Directions: For every line in the entries that contains "routing", show the whole line.

==============================

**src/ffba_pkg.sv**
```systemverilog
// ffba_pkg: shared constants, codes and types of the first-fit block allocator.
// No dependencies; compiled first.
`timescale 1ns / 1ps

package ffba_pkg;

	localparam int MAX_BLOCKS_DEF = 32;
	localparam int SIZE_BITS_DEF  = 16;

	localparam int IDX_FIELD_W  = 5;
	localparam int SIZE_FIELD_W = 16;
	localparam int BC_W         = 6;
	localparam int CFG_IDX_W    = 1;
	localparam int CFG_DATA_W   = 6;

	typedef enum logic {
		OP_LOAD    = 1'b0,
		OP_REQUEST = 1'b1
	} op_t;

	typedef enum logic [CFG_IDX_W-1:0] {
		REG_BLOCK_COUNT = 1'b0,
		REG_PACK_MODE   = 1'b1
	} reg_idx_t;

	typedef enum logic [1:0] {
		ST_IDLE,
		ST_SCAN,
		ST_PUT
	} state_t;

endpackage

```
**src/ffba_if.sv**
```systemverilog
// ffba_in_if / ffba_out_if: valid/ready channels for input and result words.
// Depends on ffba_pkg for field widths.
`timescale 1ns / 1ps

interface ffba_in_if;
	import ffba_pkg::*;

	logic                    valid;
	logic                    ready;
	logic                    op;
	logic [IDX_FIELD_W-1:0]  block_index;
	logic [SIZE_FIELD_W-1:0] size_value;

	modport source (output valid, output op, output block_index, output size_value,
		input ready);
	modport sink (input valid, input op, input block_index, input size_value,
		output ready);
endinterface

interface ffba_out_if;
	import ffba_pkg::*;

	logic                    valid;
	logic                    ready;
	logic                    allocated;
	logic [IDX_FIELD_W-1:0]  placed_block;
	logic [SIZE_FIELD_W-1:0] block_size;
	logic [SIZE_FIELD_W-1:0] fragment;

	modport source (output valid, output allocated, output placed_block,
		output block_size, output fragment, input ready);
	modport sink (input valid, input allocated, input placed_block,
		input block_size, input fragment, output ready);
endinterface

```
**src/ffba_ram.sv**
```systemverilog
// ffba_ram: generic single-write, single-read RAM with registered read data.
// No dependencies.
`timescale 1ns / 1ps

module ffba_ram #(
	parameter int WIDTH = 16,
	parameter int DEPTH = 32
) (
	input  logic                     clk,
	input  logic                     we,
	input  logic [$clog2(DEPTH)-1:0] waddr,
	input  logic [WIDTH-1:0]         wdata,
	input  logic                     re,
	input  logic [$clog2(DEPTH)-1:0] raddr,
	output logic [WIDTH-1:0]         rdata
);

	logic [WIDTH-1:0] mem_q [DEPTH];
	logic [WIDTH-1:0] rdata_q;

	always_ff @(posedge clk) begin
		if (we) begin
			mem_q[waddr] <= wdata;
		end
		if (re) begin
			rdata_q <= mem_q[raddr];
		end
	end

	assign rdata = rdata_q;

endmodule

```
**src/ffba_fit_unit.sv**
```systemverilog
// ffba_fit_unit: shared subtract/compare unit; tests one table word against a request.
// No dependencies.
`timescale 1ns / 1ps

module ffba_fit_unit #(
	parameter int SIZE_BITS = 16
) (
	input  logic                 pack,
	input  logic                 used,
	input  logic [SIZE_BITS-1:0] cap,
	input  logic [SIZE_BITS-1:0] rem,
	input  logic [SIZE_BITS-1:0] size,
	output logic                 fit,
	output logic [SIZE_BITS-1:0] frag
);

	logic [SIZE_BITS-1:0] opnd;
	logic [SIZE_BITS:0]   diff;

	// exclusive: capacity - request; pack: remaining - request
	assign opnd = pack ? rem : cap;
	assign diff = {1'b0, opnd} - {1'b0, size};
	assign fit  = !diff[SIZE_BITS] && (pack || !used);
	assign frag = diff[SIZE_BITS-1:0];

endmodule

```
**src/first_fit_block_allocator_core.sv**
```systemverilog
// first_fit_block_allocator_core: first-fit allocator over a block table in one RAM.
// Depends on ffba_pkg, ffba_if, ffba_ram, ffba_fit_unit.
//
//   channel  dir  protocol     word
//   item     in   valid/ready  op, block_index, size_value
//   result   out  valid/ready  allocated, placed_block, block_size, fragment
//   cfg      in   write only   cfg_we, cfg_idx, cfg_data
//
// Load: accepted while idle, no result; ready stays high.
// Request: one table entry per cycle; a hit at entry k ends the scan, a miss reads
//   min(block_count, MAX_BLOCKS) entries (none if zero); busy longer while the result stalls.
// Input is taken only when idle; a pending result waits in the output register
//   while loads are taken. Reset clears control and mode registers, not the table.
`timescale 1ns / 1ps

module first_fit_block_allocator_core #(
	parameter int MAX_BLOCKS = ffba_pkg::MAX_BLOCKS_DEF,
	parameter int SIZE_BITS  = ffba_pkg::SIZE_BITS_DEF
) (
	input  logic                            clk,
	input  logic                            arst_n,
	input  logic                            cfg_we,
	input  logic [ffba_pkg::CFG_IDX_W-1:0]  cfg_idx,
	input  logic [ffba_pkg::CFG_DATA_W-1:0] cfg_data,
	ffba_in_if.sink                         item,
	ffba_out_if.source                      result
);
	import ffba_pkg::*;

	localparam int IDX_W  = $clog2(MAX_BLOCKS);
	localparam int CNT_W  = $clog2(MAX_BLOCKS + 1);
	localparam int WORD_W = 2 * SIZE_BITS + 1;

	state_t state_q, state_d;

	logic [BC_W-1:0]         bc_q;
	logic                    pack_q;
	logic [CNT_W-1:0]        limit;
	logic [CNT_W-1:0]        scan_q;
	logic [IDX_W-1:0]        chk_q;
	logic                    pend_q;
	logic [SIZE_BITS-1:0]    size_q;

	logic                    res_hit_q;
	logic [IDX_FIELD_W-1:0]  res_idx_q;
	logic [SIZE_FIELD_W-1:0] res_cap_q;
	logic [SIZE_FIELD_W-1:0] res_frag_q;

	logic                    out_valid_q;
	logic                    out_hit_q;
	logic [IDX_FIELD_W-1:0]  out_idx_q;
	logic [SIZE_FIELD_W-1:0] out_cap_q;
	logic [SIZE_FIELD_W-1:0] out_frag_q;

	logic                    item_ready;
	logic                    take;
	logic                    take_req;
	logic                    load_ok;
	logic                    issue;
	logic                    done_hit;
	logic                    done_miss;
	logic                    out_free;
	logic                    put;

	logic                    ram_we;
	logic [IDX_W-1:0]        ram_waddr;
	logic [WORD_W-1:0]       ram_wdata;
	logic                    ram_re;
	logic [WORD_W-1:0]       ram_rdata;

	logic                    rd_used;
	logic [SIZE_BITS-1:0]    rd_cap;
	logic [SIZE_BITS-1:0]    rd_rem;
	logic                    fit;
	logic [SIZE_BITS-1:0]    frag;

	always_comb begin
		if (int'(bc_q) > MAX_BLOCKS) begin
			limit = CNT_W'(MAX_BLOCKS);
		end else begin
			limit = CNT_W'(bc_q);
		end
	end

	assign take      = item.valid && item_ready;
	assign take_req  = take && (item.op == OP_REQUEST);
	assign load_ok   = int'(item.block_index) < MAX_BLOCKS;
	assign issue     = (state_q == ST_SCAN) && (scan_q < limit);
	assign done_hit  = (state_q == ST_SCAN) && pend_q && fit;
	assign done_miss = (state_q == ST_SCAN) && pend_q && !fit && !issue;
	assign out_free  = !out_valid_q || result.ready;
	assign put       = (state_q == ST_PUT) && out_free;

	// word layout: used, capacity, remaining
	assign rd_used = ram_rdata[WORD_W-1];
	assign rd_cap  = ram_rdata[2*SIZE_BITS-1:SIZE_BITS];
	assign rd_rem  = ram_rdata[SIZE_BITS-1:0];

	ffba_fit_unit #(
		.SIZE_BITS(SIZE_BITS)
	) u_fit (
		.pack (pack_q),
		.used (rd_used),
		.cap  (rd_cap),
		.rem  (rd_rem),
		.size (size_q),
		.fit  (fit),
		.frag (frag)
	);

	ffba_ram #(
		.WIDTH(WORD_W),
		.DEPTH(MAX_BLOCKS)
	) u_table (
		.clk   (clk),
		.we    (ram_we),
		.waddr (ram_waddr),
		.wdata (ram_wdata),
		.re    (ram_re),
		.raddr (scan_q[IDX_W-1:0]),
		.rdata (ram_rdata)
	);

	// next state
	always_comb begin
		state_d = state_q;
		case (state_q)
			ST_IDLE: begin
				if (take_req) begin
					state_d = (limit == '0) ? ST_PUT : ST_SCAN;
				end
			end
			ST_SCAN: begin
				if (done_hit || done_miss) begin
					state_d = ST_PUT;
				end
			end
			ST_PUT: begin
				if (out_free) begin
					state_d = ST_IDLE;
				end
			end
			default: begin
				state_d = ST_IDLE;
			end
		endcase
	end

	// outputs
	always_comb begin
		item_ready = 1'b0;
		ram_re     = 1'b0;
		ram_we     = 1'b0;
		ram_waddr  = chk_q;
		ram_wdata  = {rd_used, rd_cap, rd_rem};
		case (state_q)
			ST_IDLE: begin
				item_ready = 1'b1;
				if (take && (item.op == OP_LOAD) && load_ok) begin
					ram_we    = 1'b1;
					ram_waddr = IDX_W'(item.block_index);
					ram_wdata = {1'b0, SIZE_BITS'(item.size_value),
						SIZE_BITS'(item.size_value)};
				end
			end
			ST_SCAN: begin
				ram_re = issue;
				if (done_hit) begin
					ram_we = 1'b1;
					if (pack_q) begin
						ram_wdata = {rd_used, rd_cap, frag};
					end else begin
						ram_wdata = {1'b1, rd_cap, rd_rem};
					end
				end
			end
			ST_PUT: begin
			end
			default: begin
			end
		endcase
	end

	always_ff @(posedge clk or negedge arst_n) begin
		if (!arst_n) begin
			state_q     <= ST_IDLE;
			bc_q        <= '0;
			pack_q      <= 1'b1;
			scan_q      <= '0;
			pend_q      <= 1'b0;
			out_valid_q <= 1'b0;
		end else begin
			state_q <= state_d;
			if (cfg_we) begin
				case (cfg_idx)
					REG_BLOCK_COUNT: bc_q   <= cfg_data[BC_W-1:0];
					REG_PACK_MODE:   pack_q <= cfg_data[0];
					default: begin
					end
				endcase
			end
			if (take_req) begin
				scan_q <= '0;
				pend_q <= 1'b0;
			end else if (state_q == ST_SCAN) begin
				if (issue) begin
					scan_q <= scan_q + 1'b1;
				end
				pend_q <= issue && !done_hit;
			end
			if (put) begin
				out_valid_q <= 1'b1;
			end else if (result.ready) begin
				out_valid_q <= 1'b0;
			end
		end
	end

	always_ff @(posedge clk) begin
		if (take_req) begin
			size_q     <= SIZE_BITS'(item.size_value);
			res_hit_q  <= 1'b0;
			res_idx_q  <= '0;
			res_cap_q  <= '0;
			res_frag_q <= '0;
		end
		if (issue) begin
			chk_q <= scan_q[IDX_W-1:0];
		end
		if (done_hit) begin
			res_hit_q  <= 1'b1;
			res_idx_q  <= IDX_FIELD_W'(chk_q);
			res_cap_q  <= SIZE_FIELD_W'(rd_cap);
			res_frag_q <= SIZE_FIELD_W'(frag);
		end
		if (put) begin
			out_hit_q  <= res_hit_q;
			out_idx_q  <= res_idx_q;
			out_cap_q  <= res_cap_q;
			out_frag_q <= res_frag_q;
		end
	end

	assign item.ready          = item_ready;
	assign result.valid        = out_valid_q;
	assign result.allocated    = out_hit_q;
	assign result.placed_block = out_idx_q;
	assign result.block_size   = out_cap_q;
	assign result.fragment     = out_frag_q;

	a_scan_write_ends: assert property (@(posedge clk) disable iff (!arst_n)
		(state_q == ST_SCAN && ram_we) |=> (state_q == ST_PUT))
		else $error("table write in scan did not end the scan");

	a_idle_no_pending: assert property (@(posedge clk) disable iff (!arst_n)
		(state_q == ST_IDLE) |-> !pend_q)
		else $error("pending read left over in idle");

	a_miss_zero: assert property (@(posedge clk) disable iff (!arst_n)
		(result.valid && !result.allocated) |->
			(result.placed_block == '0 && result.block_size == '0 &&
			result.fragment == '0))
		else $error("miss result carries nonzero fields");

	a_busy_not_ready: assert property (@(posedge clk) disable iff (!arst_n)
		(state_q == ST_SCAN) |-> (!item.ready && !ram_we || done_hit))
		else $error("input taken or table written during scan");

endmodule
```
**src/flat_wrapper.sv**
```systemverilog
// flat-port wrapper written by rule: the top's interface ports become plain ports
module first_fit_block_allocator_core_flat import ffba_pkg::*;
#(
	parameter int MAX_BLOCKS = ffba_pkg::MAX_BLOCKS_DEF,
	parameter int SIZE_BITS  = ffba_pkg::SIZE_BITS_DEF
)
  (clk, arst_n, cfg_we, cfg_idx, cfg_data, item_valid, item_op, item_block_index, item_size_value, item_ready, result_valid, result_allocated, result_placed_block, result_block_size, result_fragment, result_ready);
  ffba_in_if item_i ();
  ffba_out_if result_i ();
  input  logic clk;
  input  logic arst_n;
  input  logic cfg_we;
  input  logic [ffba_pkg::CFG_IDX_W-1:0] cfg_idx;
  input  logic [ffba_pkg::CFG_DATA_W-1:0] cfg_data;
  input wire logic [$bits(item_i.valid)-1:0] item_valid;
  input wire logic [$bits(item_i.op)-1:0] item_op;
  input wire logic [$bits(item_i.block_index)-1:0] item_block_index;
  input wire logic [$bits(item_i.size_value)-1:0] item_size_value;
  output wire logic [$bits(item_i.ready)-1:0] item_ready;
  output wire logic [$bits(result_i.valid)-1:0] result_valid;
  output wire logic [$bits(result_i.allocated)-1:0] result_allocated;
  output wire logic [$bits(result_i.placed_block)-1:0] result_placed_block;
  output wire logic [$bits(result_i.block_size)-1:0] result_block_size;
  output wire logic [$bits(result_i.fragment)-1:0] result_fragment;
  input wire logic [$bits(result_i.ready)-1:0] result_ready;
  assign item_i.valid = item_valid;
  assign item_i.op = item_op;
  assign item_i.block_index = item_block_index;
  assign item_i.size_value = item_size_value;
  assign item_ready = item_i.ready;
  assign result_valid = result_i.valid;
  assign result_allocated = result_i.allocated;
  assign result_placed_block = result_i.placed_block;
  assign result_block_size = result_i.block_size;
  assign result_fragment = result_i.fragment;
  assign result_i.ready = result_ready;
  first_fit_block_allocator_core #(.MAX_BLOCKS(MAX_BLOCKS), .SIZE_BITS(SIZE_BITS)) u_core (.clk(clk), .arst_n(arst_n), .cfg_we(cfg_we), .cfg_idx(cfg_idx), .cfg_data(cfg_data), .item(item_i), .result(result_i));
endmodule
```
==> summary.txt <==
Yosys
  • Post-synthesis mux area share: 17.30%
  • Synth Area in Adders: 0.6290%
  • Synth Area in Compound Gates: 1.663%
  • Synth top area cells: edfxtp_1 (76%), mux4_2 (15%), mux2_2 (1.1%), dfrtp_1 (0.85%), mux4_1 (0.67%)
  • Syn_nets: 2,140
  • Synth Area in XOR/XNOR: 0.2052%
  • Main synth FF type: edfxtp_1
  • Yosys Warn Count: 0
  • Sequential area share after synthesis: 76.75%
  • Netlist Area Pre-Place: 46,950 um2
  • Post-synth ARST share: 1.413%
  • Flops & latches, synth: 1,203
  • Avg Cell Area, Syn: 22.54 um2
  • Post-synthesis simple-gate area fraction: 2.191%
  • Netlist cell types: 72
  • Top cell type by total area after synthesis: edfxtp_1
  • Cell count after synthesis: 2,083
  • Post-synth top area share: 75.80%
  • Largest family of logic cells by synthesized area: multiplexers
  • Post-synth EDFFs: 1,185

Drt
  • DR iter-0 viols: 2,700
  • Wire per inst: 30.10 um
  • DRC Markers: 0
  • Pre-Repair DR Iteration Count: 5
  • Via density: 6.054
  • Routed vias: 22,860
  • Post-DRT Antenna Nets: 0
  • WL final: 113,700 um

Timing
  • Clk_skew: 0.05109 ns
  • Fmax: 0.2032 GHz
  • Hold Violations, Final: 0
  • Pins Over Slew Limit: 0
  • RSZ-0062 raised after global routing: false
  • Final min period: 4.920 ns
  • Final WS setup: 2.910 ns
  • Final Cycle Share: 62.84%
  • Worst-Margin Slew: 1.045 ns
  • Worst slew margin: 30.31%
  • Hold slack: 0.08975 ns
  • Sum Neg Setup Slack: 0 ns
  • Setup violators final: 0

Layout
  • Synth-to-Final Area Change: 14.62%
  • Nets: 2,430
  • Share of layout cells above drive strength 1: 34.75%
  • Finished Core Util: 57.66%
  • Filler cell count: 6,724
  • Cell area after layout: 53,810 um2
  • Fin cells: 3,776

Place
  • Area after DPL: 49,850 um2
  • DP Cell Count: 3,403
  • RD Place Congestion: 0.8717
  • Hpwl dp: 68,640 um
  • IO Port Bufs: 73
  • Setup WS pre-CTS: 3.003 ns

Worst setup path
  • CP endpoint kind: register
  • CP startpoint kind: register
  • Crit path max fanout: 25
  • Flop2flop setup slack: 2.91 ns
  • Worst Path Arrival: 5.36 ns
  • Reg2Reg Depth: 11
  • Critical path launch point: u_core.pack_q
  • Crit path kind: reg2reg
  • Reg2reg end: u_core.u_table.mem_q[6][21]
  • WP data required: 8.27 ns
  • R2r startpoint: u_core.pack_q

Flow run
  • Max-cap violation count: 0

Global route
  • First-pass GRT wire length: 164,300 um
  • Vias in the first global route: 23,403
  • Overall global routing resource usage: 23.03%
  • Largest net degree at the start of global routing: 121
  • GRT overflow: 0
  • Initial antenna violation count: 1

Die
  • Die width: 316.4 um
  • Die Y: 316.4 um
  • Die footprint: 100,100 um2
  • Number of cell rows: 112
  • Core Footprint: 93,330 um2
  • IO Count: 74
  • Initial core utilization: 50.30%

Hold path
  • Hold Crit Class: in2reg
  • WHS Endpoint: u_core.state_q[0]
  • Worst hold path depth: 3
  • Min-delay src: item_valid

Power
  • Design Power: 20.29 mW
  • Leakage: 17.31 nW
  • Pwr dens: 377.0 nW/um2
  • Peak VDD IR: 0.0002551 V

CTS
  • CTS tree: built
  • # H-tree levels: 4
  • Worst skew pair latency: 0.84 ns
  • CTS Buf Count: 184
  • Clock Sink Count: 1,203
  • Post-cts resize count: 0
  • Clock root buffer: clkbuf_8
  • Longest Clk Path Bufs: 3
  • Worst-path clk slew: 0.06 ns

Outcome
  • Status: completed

==============================

Task response:
  • RSZ-0062 raised after global routing: false
  • Overall global routing resource usage: 23.03%
  • Largest net degree at the start of global routing: 121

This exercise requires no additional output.